The Sieve of Eratosthenes

This method was made to count prime. In a way, it is quite similar to dynamic programming, minus the sub-problem.

How would you count all the prime number less than n? Given that:

  • A number is a prime if it satisfies three conditions:

    1. It is greater than 1
    2. It is only dividable by 1 and itself
    3. 2 is the only even prime
  • You do not have a preheated database of prime.

A number dividable by 1 and itself, must not be a multiplicity of any number prior to itself.

Thus, the trivial way is to look at all possible number until n, and try to check if it is a prime or not. This operation is fairly slow, as for each number at index k, we would have to take a look at k-1 numbers before that, and see if first can divide the latter. This resulted in a growth rate of nk complexity. The growth rate complexity stays the same even if we cached all the prior prime and use that in place of the k-1 list. Although the new k might be smaller, the complexity hold.

The trick to any counting problem, is to only look at what matters. If a prime satisfies 1. and 2., what about non-prime? 1. should hold, the only distinct different is the 2nd condition. A non-prime number is dividable by numbers other than 1 and itself. Looking from a different angle, a non-prime is a multiple of some number x. This x can be anything.

Since we are looking at only prime number, the best candidate to replace x is a prime.

Rephrasing the condition: "A non-prime number is a multiple of a prime number".

Further more, condition 3. means all even number except 2 are non-prime. Thus, we simply skip all even number altogether.

With this knowledge, for every prime number k, we can trace down all of its multiples until n. As defined above, a prime multiple is a non-prime, thus by marking all of these non-prime number, next time we see them, we can simply skip.

How should we keep track of these non-prime number? This data structure needs to satisfy two conditions:

  • It must store the index where we found the non-prime
  • It must return a boolean

Using a set should do, as we don't want duplication, and we can grab by the index. A map, or some funky object might do too. Whatever float your boat.

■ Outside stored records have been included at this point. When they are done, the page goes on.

<file path="config.mk">
export PLATFORM = sky130hd
export DESIGN_NAME = pc_src_sequencer_flat
export DESIGN_NICKNAME = d
export VERILOG_FILES = /design/src/rtl/pc_src_sequencer_pkg.sv /design/src/rtl/pc_src_sequencer_if.sv /design/src/rtl/pc_src_sequencer_branch_cond_gen.sv /design/src/rtl/pc_src_sequencer.sv /design/src/flat_wrapper.sv
export SDC_FILE = /design/constraint.sdc
export NUM_CORES = 1
export LEC_CHECK = 0
export ABC_AREA = 1
export BUFFER_PORTS_ARGS = -buffer_cell sky130_fd_sc_hd__buf_2
export CAP_MARGIN = 10
export CELL_PAD_IN_SITES_DETAIL_PLACEMENT = 0
export CELL_PAD_IN_SITES_GLOBAL_PLACEMENT = 2
export CORE_MARGIN = 2
export CORE_UTILIZATION = 20
export DETAILED_ROUTE_END_ITERATION = 10
export PLACE_DENSITY = 0.82
export REMOVE_ABC_BUFFERS = 1
export SLEW_MARGIN = 5
export SYNTH_ARGS = -nofsm -noshare
export SYNTH_HDL_FRONTEND = slang
export SYNTH_SLANG_ARGS = --single-unit
</file>
<file path="constraint.sdc">
create_clock -name clk -period 1.7 [get_ports clk]
set_clock_uncertainty 0.05 [all_clocks]
set_input_delay 0.34 -clock clk [delete_from_list [all_inputs] [get_ports clk]]
set_output_delay 0.34 -clock clk [all_outputs]
set_load 0.05 [all_outputs]
</file>
<file path="src/rtl/pc_src_sequencer_pkg.sv">
// Shared definitions for the PC source sequencer: sequencer state encoding,
// RV32 opcode constants, branch func3 codes and PC source mux select codes.
// Also holds the port field widths used by the bus interface.
package pc_src_sequencer_pkg;

   localparam int unsigned OPCODE_W = 7;
   localparam int unsigned FUNC3_W  = 3;
   localparam int unsigned PC_SEL_W = 3;
   localparam int unsigned STATE_W  = 3;

   typedef enum logic [STATE_W-1:0] {
      ST_INIT  = 3'd0,
      ST_FETCH = 3'd1,
      ST_EXEC  = 3'd2,
      ST_WB    = 3'd3,
      ST_INTR  = 3'd4
   } seq_state_t;

   localparam logic [OPCODE_W-1:0] OP_LOAD   = 7'b0000011;
   localparam logic [OPCODE_W-1:0] OP_JAL    = 7'b1101111;
   localparam logic [OPCODE_W-1:0] OP_JALR   = 7'b1100111;
   localparam logic [OPCODE_W-1:0] OP_BRANCH = 7'b1100011;
   localparam logic [OPCODE_W-1:0] OP_SYSTEM = 7'b1110011;

   localparam logic [FUNC3_W-1:0] F3_BEQ  = 3'b000;
   localparam logic [FUNC3_W-1:0] F3_BNE  = 3'b001;
   localparam logic [FUNC3_W-1:0] F3_BLT  = 3'b100;
   localparam logic [FUNC3_W-1:0] F3_BGE  = 3'b101;
   localparam logic [FUNC3_W-1:0] F3_BLTU = 3'b110;
   localparam logic [FUNC3_W-1:0] F3_BGEU = 3'b111;

   localparam logic [PC_SEL_W-1:0] PC_SEL_PC4    = 3'd0;
   localparam logic [PC_SEL_W-1:0] PC_SEL_JALR   = 3'd1;
   localparam logic [PC_SEL_W-1:0] PC_SEL_BRANCH = 3'd2;
   localparam logic [PC_SEL_W-1:0] PC_SEL_JAL    = 3'd3;
   localparam logic [PC_SEL_W-1:0] PC_SEL_MTVEC  = 3'd4;
   localparam logic [PC_SEL_W-1:0] PC_SEL_MEPC   = 3'd5;

endpackage

</file>
<file path="src/rtl/pc_src_sequencer_if.sv">
// Bus between the instruction decode/datapath side and the PC source
// sequencer.
//   master : drives instruction fields, branch compare results, interrupt
//            request and mstatus.MIE; receives PC control outputs.
//   slave  : the sequencer itself.
// Signals: opcode[6:0], func3[2:0], ir_mret, br_eq, br_lt, br_ltu, intr, mie
//          (toward sequencer); pc_sel[2:0], pc_we, mem_rden1, int_taken,
//          state[2:0] (from sequencer).
interface pc_src_sequencer_if;
   import pc_src_sequencer_pkg::*;

   logic [OPCODE_W-1:0] opcode;
   logic [FUNC3_W-1:0]  func3;
   logic                ir_mret;
   logic                br_eq;
   logic                br_lt;
   logic                br_ltu;
   logic                intr;
   logic                mie;
   logic [PC_SEL_W-1:0] pc_sel;
   logic                pc_we;
   logic                mem_rden1;
   logic                int_taken;
   logic [STATE_W-1:0]  state;

   modport master (
      output opcode, func3, ir_mret, br_eq, br_lt, br_ltu, intr, mie,
      input  pc_sel, pc_we, mem_rden1, int_taken, state
   );

   modport slave (
      input  opcode, func3, ir_mret, br_eq, br_lt, br_ltu, intr, mie,
      output pc_sel, pc_we, mem_rden1, int_taken, state
   );

endinterface

</file>
<file path="src/rtl/pc_src_sequencer_branch_cond_gen.sv">
// Branch condition generator: combinational decode of func3 against the
// rs1/rs2 compare flags.
// Ports: func3[2:0], br_eq, br_lt, br_ltu in; taken out.
// func3 010/011 are not branch encodings and never report taken.
module branch_cond_gen
   import pc_src_sequencer_pkg::*;
(
   input  logic [FUNC3_W-1:0] func3,
   input  logic               br_eq,
   input  logic               br_lt,
   input  logic               br_ltu,
   output logic               taken
);

   always_comb begin
      taken = 1'b0;
      case (func3)
         F3_BEQ:  taken = br_eq;
         F3_BNE:  taken = ~br_eq;
         F3_BLT:  taken = br_lt;
         F3_BGE:  taken = ~br_lt;
         F3_BLTU: taken = br_ltu;
         F3_BGEU: taken = ~br_ltu;
         default: taken = 1'b0;
      endcase
   end

endmodule

</file>
<file path="src/rtl/pc_src_sequencer.sv">
// PC source sequencer: multicycle control for fetch / execute / writeback
// and trap entry, producing the PC source mux select and PC load enable.
// Ports: clk, rst_n (synchronous, active-low), bus (pc_src_sequencer_if.slave).
// Parameter FETCH_WAIT (1..7): FETCH cycles covering instruction memory latency.
// Build option: define PC_SEQ_INTR_EN to enable interrupt pending/trap entry;
// without it intr/mie are ignored, INTR is unreachable and int_taken stays 0.
//
// state    | meaning
// ---------+-----------------------------------------------------------
// ST_INIT  | one idle cycle after reset
// ST_FETCH | instruction read, held FETCH_WAIT cycles
// ST_EXEC  | PC update for non-loads (select depends on opcode), loads wait
// ST_WB    | load writeback, PC <= PC+4
// ST_INTR  | trap entry, PC <= MTVEC, int_taken pulse
module pc_src_sequencer
   import pc_src_sequencer_pkg::*;
#(
   parameter int unsigned FETCH_WAIT = 1
)
(
   input logic               clk,
   input logic               rst_n,
   pc_src_sequencer_if.slave bus
);

   localparam logic [2:0] WAIT_LAST = 3'(FETCH_WAIT - 1);

   seq_state_t          state_q;
   seq_state_t          state_d;
   seq_state_t          exit_state;
   logic [2:0]          wait_cnt_q;
   logic                fetch_done;
   logic                intr_pend_q;
   logic                br_taken;
   logic                is_load;
   logic [PC_SEL_W-1:0] exec_sel;
   logic [PC_SEL_W-1:0] pc_sel;
   logic                pc_we;
   logic                mem_rden1;
   logic                int_taken;

   branch_cond_gen u_branch_cond_gen (
      .func3  (bus.func3),
      .br_eq  (bus.br_eq),
      .br_lt  (bus.br_lt),
      .br_ltu (bus.br_ltu),
      .taken  (br_taken)
   );

   assign is_load    = (bus.opcode == OP_LOAD);
   assign fetch_done = (wait_cnt_q == WAIT_LAST);
   assign exit_state = intr_pend_q ? ST_INTR : ST_FETCH;

   always_ff @(posedge clk) begin
      if (!rst_n) begin
         state_q <= ST_INIT;
      end else begin
         state_q <= state_d;
      end
   end

   // Counter rests at zero outside FETCH, so every FETCH entry starts clean.
   always_ff @(posedge clk) begin
      if (!rst_n) begin
         wait_cnt_q <= '0;
      end else if ((state_q == ST_FETCH) && !fetch_done) begin
         wait_cnt_q <= wait_cnt_q + 3'd1;
      end else begin
         wait_cnt_q <= '0;
      end
   end

`ifdef PC_SEQ_INTR_EN
   // A new request in the INTR cycle re-arms the pending flag (set wins).
   always_ff @(posedge clk) begin
      if (!rst_n) begin
         intr_pend_q <= 1'b0;
      end else begin
         intr_pend_q <= (intr_pend_q && (state_q != ST_INTR)) || (bus.intr && bus.mie);
      end
   end
`else
   logic unused_irq;
   assign unused_irq  = bus.intr ^ bus.mie;
   assign intr_pend_q = 1'b0;
`endif

   always_comb begin
      state_d = ST_INIT;
      case (state_q)
         ST_INIT:  state_d = ST_FETCH;
         ST_FETCH: state_d = fetch_done ? ST_EXEC : ST_FETCH;
         ST_EXEC:  state_d = is_load ? ST_WB : exit_state;
         ST_WB:    state_d = exit_state;
`ifdef PC_SEQ_INTR_EN
         ST_INTR:  state_d = ST_FETCH;
`endif
         default:  state_d = ST_INIT;
      endcase
   end

   // MRET still loads MEPC even with an interrupt pending; trap entry
   // follows in the next cycle.
   always_comb begin
      exec_sel = PC_SEL_PC4;
      case (bus.opcode)
         OP_JAL:    exec_sel = PC_SEL_JAL;
         OP_JALR:   exec_sel = PC_SEL_JALR;
         OP_BRANCH: exec_sel = br_taken ? PC_SEL_BRANCH : PC_SEL_PC4;
         OP_SYSTEM: exec_sel = bus.ir_mret ? PC_SEL_MEPC : PC_SEL_PC4;
         default:   exec_sel = PC_SEL_PC4;
      endcase
   end

   // Outputs are forced idle while rst_n is low, whatever the current state.
   always_comb begin
      pc_sel    = PC_SEL_PC4;
      pc_we     = 1'b0;
      mem_rden1 = 1'b0;
      int_taken = 1'b0;
      if (rst_n) begin
         case (state_q)
            ST_FETCH: mem_rden1 = 1'b1;
            ST_EXEC: begin
               if (!is_load) begin
                  pc_we  = 1'b1;
                  pc_sel = exec_sel;
               end
            end
            ST_WB:    pc_we = 1'b1;
`ifdef PC_SEQ_INTR_EN
            ST_INTR: begin
               pc_we     = 1'b1;
               pc_sel    = PC_SEL_MTVEC;
               int_taken = 1'b1;
            end
`endif
            default: ;
         endcase
      end
   end

   assign bus.pc_sel    = pc_sel;
   assign bus.pc_we     = pc_we;
   assign bus.mem_rden1 = mem_rden1;
   assign bus.int_taken = int_taken;
   assign bus.state     = state_q;

endmodule

</file>
<file path="src/flat_wrapper.sv">
// flat-port wrapper written by rule: the top's interface ports become plain ports
module pc_src_sequencer_flat import pc_src_sequencer_pkg::*;
#(
   parameter int unsigned FETCH_WAIT = 1
)
  (clk, rst_n, bus_opcode, bus_func3, bus_ir_mret, bus_br_eq, bus_br_lt, bus_br_ltu, bus_intr, bus_mie, bus_pc_sel, bus_pc_we, bus_mem_rden1, bus_int_taken, bus_state);
  pc_src_sequencer_if bus_i ();
  input logic clk;
  input logic rst_n;
  input wire logic [$bits(bus_i.opcode)-1:0] bus_opcode;
  input wire logic [$bits(bus_i.func3)-1:0] bus_func3;
  input wire logic [$bits(bus_i.ir_mret)-1:0] bus_ir_mret;
  input wire logic [$bits(bus_i.br_eq)-1:0] bus_br_eq;
  input wire logic [$bits(bus_i.br_lt)-1:0] bus_br_lt;
  input wire logic [$bits(bus_i.br_ltu)-1:0] bus_br_ltu;
  input wire logic [$bits(bus_i.intr)-1:0] bus_intr;
  input wire logic [$bits(bus_i.mie)-1:0] bus_mie;
  output wire logic [$bits(bus_i.pc_sel)-1:0] bus_pc_sel;
  output wire logic [$bits(bus_i.pc_we)-1:0] bus_pc_we;
  output wire logic [$bits(bus_i.mem_rden1)-1:0] bus_mem_rden1;
  output wire logic [$bits(bus_i.int_taken)-1:0] bus_int_taken;
  output wire logic [$bits(bus_i.state)-1:0] bus_state;
  assign bus_i.opcode = bus_opcode;
  assign bus_i.func3 = bus_func3;
  assign bus_i.ir_mret = bus_ir_mret;
  assign bus_i.br_eq = bus_br_eq;
  assign bus_i.br_lt = bus_br_lt;
  assign bus_i.br_ltu = bus_br_ltu;
  assign bus_i.intr = bus_intr;
  assign bus_i.mie = bus_mie;
  assign bus_pc_sel = bus_i.pc_sel;
  assign bus_pc_we = bus_i.pc_we;
  assign bus_mem_rden1 = bus_i.mem_rden1;
  assign bus_int_taken = bus_i.int_taken;
  assign bus_state = bus_i.state;
  pc_src_sequencer #(.FETCH_WAIT(FETCH_WAIT)) u_core (.clk(clk), .rst_n(rst_n), .bus(bus_i));
endmodule
</file>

Let us describe our algorithm up till now. For each number k until the limit, we take k and check with the nonPrime set cache. If the cache has the number, we can safely skip it. Else, we take k and go through all of its multiplicity.

How do we go through its multiplicity? We iterate from a starting number to n, increment by k. Let's inspect the iteration sequence, with max = 50

3 6 9 12 15 18 21 24 27 30 33 36 39 42 45 48
5 10 15 20 25 30 35 40 45 50
7 14 21 28 35 42 49
11 22 33 44
13 26 39 42
17 34
19 38
23 46

Notice in the sequence, we have even number! This is redundant as we have already established above that we do not need to go through even number. Thus, let's modify the iteration such that even number are disregarded:

3 9 15 21 27 33 39 45
5 15 25 35 45
7 21 35 49
11 33
13 39

We can further improve the iteration by observing that we are looking at 15, 21, 35 twice! The thought process that go into this optimization is that the previous prime has already handled all the multiple that are smaller than the next one. TODO: Rephrase this somehow...

I.e, 3 has already covered 5*3. Thus 5 can safely start from 5*5. Likewise, 3 and 5 has already covered 3*7 and 5*7, thus 7 can safely start from 7*7. Like wise, 3 has already covered 3*11, thus 11 can safely start from 11*2.

Thus, our starting number of this loop, could be just the prime number squared, as all the multiple less than its squared has already been covered prior!

3 9 15 21 27 33 39 45
5 25 35 45
7 49

Looking at the number being inspected, we can now go forward.

Thus, the pseudo code for the sieve of Eratosthenes:

  if n < 3 return 0;

  Set<bool> nonprime;

  count = 1;

  for k = 3 : n
    if nonprime[k],
      k is a non-prime, simply (continue); // This skip all things below and advance the loop

    else, k is a prime:
    // Let's mark down all the non-prime after k:

    for m = k*k : n // Start from k*k, ends at n
      nonprime[m] = true;
      m+= 2*k // Advance m by twice k, so that we skip all the even iteration.